» **Your objective**
Read through the data and report every line in which the word "index" occurs.
Dataset START
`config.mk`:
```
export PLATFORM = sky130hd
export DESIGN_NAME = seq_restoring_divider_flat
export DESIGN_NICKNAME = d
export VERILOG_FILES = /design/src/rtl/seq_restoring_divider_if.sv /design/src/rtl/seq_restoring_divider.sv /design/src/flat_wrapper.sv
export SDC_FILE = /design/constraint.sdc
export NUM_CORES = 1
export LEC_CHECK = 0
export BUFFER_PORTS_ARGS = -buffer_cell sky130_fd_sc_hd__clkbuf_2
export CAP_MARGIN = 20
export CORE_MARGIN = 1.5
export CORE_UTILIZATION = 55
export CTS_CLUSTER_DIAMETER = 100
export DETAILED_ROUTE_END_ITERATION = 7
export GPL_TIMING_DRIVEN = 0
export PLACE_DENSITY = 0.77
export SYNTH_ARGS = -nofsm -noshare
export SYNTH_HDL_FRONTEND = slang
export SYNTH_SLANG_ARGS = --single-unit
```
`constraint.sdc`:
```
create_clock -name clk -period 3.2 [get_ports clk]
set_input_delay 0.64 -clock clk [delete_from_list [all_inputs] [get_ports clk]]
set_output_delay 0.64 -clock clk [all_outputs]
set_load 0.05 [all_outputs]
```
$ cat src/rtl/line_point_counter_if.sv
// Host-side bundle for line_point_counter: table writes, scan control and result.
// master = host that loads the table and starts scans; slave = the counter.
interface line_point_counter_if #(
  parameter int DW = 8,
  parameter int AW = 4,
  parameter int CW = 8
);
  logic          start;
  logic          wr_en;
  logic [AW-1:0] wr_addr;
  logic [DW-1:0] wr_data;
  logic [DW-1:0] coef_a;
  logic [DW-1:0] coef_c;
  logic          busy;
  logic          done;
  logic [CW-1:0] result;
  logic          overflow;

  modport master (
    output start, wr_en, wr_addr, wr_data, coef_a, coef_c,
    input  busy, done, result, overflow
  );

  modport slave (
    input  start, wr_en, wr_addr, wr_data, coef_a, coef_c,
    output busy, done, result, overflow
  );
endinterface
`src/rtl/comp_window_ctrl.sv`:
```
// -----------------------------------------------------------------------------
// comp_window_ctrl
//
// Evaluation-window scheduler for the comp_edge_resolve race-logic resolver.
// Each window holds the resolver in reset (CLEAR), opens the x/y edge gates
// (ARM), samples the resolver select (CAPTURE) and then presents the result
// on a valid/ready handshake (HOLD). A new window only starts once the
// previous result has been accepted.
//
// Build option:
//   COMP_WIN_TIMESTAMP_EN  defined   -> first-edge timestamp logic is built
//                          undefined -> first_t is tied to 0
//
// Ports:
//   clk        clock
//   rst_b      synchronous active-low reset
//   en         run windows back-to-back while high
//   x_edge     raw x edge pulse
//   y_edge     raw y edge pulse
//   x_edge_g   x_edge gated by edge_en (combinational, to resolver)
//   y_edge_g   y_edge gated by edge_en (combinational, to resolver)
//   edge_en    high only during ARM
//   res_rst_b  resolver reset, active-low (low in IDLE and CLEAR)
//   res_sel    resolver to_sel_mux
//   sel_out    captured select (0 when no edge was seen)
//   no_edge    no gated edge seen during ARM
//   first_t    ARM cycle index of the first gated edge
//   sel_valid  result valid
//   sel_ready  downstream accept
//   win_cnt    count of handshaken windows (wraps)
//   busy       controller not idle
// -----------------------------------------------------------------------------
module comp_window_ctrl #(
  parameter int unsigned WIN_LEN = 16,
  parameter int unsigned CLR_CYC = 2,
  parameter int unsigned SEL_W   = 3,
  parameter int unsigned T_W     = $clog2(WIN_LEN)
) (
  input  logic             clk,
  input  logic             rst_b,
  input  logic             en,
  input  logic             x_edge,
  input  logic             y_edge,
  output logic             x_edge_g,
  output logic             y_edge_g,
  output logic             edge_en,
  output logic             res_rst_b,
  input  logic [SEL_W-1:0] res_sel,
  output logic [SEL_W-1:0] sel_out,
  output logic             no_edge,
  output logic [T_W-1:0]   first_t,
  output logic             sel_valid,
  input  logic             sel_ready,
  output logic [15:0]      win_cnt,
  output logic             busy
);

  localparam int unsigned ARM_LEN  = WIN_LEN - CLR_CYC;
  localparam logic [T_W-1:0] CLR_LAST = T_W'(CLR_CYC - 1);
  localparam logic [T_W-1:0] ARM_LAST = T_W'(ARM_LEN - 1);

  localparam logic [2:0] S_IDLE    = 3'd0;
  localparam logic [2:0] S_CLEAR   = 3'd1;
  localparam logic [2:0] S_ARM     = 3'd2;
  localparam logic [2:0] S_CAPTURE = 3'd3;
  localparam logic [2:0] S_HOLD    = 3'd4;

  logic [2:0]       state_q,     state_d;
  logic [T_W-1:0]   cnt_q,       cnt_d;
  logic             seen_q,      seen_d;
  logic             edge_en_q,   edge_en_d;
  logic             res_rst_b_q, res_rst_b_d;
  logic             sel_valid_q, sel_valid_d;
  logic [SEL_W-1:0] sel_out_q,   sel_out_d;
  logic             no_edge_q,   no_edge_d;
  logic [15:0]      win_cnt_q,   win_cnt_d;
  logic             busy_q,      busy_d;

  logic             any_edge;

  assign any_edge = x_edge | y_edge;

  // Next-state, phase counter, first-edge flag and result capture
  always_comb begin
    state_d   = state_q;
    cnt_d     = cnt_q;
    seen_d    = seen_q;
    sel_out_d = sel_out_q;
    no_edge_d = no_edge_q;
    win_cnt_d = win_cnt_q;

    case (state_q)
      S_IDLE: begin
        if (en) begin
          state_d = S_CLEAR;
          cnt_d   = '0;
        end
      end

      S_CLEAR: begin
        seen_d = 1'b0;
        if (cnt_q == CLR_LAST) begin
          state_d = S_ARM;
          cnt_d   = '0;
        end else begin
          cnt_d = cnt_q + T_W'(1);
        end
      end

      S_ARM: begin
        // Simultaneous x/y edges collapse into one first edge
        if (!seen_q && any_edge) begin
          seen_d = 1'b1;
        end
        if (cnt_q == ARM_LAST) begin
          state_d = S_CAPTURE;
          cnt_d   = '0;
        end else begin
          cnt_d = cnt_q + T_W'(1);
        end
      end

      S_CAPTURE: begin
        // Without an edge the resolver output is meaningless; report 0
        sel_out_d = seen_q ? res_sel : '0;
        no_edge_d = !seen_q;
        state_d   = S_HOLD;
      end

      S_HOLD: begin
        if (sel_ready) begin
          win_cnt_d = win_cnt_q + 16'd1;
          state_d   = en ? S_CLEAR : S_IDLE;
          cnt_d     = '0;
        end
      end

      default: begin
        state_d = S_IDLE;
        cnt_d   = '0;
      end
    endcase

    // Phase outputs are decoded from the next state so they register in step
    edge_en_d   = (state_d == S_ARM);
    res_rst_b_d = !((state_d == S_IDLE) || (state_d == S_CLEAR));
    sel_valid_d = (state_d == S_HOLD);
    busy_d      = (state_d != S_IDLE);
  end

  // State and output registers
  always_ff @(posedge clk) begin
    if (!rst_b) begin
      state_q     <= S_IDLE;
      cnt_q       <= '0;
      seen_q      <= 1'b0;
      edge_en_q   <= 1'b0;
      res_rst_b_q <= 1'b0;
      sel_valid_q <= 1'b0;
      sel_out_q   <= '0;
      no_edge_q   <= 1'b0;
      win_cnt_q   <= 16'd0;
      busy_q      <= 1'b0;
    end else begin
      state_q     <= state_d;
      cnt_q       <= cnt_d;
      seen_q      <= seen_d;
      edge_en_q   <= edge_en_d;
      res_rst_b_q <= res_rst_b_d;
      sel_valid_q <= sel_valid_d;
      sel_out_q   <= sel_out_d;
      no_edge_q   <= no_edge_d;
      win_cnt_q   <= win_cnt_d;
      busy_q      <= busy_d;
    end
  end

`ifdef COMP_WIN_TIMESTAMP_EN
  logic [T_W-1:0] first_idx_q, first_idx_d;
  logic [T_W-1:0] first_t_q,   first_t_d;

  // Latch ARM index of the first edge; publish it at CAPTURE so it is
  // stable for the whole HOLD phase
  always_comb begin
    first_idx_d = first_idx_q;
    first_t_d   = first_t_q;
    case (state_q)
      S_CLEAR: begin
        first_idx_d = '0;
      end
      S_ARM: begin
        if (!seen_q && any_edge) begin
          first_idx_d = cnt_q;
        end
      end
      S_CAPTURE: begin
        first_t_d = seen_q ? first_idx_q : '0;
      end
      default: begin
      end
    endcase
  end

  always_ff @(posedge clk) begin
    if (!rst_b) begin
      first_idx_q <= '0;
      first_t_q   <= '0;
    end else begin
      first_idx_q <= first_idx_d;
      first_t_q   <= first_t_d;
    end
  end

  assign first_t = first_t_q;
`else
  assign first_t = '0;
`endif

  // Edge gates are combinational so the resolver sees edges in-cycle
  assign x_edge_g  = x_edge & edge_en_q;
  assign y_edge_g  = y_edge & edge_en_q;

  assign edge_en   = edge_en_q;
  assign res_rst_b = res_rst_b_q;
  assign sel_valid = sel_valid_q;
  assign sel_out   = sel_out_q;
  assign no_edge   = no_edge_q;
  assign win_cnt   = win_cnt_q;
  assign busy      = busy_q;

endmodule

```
Dataset END
» **Answer space**
//   first_t    ARM cycle index of the first gated edge
  // Latch ARM index of the first edge; publish it at CAPTURE so it is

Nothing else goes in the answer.